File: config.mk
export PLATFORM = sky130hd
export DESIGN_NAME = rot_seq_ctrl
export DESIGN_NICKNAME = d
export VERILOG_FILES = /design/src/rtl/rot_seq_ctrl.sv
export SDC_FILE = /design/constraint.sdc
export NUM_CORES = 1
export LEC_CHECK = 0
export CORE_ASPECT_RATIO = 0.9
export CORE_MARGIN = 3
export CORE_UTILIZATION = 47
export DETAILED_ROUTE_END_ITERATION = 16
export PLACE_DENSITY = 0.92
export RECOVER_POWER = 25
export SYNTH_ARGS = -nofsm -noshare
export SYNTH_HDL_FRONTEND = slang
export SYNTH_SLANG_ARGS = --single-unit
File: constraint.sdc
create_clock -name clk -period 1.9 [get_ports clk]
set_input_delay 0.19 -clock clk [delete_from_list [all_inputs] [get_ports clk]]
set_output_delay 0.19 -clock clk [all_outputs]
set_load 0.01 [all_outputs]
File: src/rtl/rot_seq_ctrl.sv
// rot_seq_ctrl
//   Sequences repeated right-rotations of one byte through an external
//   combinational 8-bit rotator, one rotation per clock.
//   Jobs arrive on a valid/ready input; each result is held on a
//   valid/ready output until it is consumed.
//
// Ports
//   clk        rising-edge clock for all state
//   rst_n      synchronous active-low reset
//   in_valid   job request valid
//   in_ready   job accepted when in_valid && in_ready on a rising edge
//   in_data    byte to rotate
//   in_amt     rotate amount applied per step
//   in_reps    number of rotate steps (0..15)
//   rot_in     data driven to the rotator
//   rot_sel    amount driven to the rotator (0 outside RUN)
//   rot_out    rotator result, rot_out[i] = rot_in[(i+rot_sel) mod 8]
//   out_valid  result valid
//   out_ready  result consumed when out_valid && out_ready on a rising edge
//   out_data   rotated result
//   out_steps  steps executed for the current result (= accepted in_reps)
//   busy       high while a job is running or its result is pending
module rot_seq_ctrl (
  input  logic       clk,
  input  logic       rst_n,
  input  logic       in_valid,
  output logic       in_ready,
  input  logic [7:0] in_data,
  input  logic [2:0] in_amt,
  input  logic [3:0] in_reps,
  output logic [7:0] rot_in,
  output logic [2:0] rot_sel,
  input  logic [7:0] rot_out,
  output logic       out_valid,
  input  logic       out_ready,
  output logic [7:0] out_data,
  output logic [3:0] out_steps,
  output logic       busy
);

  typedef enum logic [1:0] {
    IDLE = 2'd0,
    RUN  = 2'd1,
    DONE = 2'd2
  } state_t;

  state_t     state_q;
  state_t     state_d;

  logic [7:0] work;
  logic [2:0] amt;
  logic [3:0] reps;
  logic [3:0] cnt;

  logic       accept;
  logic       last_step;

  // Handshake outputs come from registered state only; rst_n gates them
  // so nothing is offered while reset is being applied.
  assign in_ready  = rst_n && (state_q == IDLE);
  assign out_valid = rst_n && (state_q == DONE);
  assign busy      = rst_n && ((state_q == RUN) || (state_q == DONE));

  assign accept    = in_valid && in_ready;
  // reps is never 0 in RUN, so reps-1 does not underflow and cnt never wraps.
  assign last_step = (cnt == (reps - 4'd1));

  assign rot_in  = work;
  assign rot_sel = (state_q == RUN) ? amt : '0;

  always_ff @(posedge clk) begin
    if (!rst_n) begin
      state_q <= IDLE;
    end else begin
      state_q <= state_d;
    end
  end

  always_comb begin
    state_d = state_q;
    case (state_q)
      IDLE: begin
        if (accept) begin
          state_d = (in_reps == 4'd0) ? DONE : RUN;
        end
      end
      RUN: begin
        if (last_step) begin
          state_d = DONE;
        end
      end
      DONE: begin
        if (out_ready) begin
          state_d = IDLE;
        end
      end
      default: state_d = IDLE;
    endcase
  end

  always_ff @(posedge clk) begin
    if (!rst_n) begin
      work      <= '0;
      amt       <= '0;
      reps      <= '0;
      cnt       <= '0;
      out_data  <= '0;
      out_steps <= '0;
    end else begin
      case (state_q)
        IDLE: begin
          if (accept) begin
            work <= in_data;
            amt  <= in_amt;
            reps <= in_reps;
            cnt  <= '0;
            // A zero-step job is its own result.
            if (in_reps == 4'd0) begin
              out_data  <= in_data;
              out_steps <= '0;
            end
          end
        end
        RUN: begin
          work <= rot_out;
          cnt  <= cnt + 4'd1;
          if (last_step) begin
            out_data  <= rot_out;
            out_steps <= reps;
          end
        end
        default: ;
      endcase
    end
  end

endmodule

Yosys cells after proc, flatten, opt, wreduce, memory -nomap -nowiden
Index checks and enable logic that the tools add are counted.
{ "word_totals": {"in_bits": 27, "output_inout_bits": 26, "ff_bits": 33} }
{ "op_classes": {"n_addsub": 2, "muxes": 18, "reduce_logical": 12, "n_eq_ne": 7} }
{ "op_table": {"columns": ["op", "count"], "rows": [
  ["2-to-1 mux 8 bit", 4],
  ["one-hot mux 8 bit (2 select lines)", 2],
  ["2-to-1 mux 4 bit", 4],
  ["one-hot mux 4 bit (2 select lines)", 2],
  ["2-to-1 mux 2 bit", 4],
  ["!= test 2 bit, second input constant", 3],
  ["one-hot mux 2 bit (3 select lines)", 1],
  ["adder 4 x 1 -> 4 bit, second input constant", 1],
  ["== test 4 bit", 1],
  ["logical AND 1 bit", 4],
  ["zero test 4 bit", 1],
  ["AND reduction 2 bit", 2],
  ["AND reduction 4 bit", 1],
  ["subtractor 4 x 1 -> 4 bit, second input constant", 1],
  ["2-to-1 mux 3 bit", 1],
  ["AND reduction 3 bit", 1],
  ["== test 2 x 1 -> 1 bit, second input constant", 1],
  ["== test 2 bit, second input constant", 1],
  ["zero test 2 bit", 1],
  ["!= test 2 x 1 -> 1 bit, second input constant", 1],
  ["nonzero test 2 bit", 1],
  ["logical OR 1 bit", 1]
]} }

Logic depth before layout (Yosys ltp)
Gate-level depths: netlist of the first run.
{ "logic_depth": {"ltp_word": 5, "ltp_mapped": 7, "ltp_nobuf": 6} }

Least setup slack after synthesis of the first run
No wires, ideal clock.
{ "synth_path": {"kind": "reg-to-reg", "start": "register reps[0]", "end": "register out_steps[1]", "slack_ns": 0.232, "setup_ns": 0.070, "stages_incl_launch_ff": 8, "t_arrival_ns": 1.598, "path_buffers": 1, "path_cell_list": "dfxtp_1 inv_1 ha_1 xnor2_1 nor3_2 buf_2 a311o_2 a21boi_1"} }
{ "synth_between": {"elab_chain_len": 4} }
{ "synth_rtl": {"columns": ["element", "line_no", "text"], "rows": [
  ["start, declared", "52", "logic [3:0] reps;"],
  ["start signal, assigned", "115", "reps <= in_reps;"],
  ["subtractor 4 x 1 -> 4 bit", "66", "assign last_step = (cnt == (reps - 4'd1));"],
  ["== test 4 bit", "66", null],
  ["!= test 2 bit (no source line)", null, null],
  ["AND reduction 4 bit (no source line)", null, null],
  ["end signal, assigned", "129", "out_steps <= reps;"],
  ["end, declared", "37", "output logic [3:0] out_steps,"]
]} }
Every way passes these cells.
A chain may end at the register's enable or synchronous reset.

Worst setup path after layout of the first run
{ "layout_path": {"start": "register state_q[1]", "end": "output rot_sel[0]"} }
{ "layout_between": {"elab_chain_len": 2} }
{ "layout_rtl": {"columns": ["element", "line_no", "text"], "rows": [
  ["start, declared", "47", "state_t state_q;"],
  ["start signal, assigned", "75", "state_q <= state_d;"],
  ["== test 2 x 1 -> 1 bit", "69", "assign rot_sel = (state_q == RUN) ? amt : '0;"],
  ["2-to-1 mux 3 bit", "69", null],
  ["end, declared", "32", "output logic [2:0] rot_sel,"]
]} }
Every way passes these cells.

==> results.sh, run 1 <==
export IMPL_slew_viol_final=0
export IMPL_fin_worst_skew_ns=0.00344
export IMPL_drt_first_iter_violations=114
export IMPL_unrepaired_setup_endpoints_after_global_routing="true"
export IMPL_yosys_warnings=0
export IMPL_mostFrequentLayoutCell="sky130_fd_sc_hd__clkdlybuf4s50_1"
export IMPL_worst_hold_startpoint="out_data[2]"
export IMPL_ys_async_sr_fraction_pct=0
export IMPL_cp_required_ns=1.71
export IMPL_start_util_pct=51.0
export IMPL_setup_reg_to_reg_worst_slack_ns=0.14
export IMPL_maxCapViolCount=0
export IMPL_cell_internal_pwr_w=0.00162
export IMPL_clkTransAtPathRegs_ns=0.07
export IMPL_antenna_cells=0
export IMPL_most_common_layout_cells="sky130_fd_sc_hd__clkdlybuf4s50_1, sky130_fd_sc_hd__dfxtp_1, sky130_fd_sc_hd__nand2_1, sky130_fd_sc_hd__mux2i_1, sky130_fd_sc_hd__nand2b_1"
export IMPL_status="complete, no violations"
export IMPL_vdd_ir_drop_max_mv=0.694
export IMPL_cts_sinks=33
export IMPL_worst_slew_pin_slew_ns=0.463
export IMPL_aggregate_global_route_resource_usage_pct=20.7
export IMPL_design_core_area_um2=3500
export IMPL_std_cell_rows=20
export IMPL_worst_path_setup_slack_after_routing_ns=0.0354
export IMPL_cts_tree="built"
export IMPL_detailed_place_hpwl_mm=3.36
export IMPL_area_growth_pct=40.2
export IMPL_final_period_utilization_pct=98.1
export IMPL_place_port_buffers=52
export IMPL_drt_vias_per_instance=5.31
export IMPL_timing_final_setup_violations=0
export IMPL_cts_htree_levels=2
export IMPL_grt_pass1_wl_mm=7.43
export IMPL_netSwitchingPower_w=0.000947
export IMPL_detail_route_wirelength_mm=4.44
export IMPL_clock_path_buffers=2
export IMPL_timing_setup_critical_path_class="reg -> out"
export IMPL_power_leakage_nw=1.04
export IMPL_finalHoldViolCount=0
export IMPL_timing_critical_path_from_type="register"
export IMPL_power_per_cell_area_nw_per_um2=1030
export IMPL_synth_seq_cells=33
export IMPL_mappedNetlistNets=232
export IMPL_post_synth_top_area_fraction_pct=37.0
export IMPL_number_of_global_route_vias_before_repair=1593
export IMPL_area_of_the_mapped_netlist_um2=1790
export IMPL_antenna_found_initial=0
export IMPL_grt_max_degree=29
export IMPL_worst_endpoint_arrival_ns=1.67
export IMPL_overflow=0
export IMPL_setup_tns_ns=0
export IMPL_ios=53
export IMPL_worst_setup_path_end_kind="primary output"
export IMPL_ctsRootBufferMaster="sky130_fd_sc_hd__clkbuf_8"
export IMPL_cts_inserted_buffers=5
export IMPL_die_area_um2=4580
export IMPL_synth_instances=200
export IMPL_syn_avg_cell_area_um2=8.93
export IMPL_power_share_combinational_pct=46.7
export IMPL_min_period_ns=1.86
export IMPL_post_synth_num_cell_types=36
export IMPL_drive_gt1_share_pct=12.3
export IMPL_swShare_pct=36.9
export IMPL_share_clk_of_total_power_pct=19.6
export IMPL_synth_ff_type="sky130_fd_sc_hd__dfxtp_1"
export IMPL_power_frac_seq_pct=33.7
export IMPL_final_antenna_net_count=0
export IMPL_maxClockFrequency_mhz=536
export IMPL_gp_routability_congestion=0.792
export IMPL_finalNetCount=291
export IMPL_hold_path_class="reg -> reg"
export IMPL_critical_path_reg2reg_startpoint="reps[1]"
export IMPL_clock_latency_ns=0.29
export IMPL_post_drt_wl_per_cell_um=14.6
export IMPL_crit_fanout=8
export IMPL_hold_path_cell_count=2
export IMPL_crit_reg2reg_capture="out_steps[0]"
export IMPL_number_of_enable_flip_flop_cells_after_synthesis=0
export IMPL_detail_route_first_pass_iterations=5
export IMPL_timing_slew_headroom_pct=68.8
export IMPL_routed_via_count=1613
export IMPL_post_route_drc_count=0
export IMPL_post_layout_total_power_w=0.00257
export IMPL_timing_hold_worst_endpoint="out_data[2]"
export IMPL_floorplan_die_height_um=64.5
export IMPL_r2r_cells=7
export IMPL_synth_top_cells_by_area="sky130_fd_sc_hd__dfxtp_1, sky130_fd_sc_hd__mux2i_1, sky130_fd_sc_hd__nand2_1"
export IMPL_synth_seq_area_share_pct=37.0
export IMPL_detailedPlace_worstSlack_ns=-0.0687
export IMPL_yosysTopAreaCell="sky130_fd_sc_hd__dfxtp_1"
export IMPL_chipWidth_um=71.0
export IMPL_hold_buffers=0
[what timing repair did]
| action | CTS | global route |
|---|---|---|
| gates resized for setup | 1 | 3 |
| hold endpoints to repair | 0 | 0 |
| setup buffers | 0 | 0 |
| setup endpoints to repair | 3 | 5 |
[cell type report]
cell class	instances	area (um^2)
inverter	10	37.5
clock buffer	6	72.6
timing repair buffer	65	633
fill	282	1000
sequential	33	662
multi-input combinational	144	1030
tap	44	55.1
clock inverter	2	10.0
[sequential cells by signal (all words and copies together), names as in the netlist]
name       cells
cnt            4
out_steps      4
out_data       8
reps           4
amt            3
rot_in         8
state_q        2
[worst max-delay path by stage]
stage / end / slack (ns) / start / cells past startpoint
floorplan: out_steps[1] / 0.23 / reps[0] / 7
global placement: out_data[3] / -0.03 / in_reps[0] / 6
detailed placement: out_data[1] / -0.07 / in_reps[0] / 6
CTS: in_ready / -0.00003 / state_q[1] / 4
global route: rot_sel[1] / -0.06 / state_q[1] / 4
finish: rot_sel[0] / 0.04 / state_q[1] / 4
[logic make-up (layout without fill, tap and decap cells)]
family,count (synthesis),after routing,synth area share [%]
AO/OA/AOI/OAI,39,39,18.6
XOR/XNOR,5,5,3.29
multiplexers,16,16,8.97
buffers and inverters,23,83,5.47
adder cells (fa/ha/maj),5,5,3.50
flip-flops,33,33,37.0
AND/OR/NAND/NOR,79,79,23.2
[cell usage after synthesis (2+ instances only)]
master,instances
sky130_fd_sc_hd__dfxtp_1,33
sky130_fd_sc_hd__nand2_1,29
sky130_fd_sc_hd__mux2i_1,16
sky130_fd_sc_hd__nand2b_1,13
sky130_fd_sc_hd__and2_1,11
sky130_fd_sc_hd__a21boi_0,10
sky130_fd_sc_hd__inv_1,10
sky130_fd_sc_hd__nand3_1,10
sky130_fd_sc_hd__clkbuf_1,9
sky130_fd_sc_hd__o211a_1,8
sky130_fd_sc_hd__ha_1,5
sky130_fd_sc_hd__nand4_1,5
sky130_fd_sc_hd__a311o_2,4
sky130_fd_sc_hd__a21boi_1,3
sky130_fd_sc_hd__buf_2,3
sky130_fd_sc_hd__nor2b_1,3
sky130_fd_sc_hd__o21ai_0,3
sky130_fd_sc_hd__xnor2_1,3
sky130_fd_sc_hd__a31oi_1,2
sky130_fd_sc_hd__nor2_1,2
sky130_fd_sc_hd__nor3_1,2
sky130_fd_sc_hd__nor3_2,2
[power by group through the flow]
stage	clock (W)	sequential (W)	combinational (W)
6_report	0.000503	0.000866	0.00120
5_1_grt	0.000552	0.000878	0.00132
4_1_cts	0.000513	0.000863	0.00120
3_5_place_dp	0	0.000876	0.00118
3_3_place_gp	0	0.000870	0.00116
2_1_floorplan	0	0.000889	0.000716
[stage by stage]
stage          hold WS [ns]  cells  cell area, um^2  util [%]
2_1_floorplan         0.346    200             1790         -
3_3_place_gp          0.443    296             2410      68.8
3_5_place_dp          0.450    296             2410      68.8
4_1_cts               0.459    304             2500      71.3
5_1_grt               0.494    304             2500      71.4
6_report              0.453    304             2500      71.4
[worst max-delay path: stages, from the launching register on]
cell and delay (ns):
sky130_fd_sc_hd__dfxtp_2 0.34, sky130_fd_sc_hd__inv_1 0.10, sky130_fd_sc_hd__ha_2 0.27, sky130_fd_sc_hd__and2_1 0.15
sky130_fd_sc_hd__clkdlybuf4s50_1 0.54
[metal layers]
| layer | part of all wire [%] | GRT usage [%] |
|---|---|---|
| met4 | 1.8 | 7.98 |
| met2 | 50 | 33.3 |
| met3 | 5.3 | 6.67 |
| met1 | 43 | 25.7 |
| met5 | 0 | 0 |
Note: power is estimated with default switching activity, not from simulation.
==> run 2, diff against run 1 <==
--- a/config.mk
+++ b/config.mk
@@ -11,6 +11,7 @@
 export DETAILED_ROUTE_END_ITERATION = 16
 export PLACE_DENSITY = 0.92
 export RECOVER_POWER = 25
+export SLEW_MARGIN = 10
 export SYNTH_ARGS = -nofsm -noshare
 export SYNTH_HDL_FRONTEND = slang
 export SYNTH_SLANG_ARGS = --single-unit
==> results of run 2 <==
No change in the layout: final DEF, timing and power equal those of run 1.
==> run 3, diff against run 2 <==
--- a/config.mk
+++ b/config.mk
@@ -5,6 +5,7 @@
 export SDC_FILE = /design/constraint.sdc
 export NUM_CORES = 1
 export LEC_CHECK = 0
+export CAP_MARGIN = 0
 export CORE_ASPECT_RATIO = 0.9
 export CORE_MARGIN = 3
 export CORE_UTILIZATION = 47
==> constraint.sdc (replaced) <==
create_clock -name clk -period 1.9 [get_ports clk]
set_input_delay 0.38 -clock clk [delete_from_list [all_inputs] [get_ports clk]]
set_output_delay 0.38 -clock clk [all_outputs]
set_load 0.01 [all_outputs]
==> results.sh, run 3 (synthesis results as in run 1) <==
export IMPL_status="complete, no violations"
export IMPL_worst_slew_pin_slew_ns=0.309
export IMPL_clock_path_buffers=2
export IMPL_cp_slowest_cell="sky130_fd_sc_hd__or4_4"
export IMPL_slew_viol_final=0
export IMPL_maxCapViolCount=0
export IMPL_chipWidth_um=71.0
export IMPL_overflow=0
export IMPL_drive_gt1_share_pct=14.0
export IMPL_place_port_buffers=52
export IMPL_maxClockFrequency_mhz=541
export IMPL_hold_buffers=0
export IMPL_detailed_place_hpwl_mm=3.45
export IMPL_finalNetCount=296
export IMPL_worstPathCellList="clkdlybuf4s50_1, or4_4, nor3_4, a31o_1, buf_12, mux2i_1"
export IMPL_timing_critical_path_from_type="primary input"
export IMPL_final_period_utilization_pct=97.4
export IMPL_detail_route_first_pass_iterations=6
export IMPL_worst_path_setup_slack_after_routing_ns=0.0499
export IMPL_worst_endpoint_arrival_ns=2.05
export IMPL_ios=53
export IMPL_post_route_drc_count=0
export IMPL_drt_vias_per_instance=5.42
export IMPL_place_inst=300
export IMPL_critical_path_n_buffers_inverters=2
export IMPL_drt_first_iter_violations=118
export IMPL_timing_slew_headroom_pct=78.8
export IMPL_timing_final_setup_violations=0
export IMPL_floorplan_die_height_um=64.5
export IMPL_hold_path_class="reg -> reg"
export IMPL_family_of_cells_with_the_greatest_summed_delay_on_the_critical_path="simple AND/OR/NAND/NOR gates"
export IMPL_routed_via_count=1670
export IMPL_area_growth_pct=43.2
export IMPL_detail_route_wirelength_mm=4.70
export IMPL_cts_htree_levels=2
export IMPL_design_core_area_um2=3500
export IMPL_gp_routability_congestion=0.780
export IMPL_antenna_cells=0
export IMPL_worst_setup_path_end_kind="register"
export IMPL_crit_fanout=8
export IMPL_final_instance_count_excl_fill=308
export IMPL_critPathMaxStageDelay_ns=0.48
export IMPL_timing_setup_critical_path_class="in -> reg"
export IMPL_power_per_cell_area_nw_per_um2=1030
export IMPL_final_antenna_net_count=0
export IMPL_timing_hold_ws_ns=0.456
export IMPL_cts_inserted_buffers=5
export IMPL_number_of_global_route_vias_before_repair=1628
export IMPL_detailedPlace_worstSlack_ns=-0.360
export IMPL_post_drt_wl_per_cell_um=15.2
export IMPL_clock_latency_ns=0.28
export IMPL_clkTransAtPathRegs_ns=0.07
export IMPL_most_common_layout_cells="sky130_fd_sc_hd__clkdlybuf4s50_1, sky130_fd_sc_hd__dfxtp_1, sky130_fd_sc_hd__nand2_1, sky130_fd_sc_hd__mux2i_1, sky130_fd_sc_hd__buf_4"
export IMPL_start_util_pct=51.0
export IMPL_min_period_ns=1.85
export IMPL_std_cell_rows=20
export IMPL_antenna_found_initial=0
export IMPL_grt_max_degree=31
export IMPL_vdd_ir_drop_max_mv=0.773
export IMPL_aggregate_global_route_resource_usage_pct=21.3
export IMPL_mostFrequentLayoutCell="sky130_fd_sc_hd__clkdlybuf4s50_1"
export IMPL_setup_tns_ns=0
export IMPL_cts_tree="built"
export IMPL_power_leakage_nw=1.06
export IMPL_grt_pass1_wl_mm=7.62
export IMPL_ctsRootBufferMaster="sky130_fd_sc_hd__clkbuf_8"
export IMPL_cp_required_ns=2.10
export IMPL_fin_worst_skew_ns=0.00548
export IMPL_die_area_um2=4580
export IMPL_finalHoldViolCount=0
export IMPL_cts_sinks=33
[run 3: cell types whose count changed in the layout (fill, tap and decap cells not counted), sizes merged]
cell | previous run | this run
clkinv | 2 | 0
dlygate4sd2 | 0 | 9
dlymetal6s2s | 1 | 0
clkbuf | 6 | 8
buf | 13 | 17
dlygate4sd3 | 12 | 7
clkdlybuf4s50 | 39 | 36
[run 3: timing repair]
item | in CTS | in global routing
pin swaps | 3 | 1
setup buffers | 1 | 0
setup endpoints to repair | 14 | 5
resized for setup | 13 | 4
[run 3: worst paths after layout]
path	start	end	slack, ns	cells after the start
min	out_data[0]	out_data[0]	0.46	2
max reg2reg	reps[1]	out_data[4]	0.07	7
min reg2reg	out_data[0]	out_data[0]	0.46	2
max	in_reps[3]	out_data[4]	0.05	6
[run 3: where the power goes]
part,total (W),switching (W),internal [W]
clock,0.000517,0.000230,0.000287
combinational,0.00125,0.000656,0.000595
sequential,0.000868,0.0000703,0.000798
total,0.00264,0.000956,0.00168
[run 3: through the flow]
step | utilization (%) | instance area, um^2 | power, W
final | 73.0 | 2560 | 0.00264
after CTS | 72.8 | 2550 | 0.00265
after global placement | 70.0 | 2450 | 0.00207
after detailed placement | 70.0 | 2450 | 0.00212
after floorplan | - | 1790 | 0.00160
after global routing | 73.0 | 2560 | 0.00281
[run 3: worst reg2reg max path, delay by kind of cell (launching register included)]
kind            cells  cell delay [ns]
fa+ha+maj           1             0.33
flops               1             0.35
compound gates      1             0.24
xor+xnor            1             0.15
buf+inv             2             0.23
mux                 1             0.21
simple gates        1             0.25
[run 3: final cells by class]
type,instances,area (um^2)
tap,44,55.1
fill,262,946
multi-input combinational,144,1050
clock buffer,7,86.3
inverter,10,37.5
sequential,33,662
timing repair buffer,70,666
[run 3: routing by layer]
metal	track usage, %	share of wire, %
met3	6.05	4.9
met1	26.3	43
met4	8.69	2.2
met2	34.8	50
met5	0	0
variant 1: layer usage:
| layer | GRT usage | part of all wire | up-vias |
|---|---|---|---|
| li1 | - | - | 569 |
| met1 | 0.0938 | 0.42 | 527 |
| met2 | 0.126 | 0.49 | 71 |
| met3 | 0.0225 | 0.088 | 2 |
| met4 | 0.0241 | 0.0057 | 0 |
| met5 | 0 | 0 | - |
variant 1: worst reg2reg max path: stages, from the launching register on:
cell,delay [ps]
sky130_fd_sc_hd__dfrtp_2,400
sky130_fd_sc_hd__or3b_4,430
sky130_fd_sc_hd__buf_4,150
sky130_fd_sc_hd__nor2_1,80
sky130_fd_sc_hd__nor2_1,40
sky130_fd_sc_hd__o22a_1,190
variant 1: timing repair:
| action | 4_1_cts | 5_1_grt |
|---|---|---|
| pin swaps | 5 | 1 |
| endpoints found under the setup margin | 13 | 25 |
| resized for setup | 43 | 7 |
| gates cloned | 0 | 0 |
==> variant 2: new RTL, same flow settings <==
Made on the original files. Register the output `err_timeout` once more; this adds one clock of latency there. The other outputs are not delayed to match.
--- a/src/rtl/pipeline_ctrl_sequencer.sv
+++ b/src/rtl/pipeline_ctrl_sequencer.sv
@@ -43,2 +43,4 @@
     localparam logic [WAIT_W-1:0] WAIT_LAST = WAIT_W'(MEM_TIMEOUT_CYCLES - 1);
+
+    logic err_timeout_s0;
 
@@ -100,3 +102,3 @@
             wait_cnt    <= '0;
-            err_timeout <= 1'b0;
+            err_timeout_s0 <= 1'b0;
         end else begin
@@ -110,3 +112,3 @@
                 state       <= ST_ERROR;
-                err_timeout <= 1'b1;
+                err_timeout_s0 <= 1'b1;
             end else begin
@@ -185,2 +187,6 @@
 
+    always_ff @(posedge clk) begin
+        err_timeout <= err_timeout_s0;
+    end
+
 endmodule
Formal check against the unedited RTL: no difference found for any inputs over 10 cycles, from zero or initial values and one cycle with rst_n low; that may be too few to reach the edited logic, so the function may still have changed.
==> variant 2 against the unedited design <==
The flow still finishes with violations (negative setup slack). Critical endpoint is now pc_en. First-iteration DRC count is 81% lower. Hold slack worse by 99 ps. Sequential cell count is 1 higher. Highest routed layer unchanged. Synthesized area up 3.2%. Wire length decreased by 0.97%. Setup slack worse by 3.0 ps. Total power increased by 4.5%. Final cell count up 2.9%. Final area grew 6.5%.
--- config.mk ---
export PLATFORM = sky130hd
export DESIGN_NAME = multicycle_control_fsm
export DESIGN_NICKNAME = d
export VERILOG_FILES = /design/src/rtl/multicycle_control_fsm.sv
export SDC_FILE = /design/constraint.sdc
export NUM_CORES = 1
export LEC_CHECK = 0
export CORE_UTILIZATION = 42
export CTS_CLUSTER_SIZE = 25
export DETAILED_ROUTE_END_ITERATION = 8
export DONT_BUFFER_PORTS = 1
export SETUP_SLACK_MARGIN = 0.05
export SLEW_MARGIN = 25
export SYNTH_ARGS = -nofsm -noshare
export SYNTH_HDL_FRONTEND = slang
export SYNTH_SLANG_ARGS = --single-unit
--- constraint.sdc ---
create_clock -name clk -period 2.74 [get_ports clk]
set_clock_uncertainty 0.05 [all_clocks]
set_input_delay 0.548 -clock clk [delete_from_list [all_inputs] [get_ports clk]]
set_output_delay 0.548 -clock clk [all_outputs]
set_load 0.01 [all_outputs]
━━━━━━
▶ _Work request_
Set down, from the entries above, exactly the lines from the one with "export IMPL_min_period_ns=1.85" up to and including the one with "final | 73.0 | 2560 | 0.00264", and no other lines.

▶ _Solution_
export IMPL_min_period_ns=1.85
export IMPL_std_cell_rows=20
export IMPL_antenna_found_initial=0
export IMPL_grt_max_degree=31
export IMPL_vdd_ir_drop_max_mv=0.773
export IMPL_aggregate_global_route_resource_usage_pct=21.3
export IMPL_mostFrequentLayoutCell="sky130_fd_sc_hd__clkdlybuf4s50_1"
export IMPL_setup_tns_ns=0
export IMPL_cts_tree="built"
export IMPL_power_leakage_nw=1.06
export IMPL_grt_pass1_wl_mm=7.62
export IMPL_ctsRootBufferMaster="sky130_fd_sc_hd__clkbuf_8"
export IMPL_cp_required_ns=2.10
export IMPL_fin_worst_skew_ns=0.00548
export IMPL_die_area_um2=4580
export IMPL_finalHoldViolCount=0
export IMPL_cts_sinks=33
[run 3: cell types whose count changed in the layout (fill, tap and decap cells not counted), sizes merged]
cell | previous run | this run
clkinv | 2 | 0
dlygate4sd2 | 0 | 9
dlymetal6s2s | 1 | 0
clkbuf | 6 | 8
buf | 13 | 17
dlygate4sd3 | 12 | 7
clkdlybuf4s50 | 39 | 36
[run 3: timing repair]
item | in CTS | in global routing
pin swaps | 3 | 1
setup buffers | 1 | 0
setup endpoints to repair | 14 | 5
resized for setup | 13 | 4
[run 3: worst paths after layout]
path	start	end	slack, ns	cells after the start
min	out_data[0]	out_data[0]	0.46	2
max reg2reg	reps[1]	out_data[4]	0.07	7
min reg2reg	out_data[0]	out_data[0]	0.46	2
max	in_reps[3]	out_data[4]	0.05	6
[run 3: where the power goes]
part,total (W),switching (W),internal [W]
clock,0.000517,0.000230,0.000287
combinational,0.00125,0.000656,0.000595
sequential,0.000868,0.0000703,0.000798
total,0.00264,0.000956,0.00168
[run 3: through the flow]
step | utilization (%) | instance area, um^2 | power, W
final | 73.0 | 2560 | 0.00264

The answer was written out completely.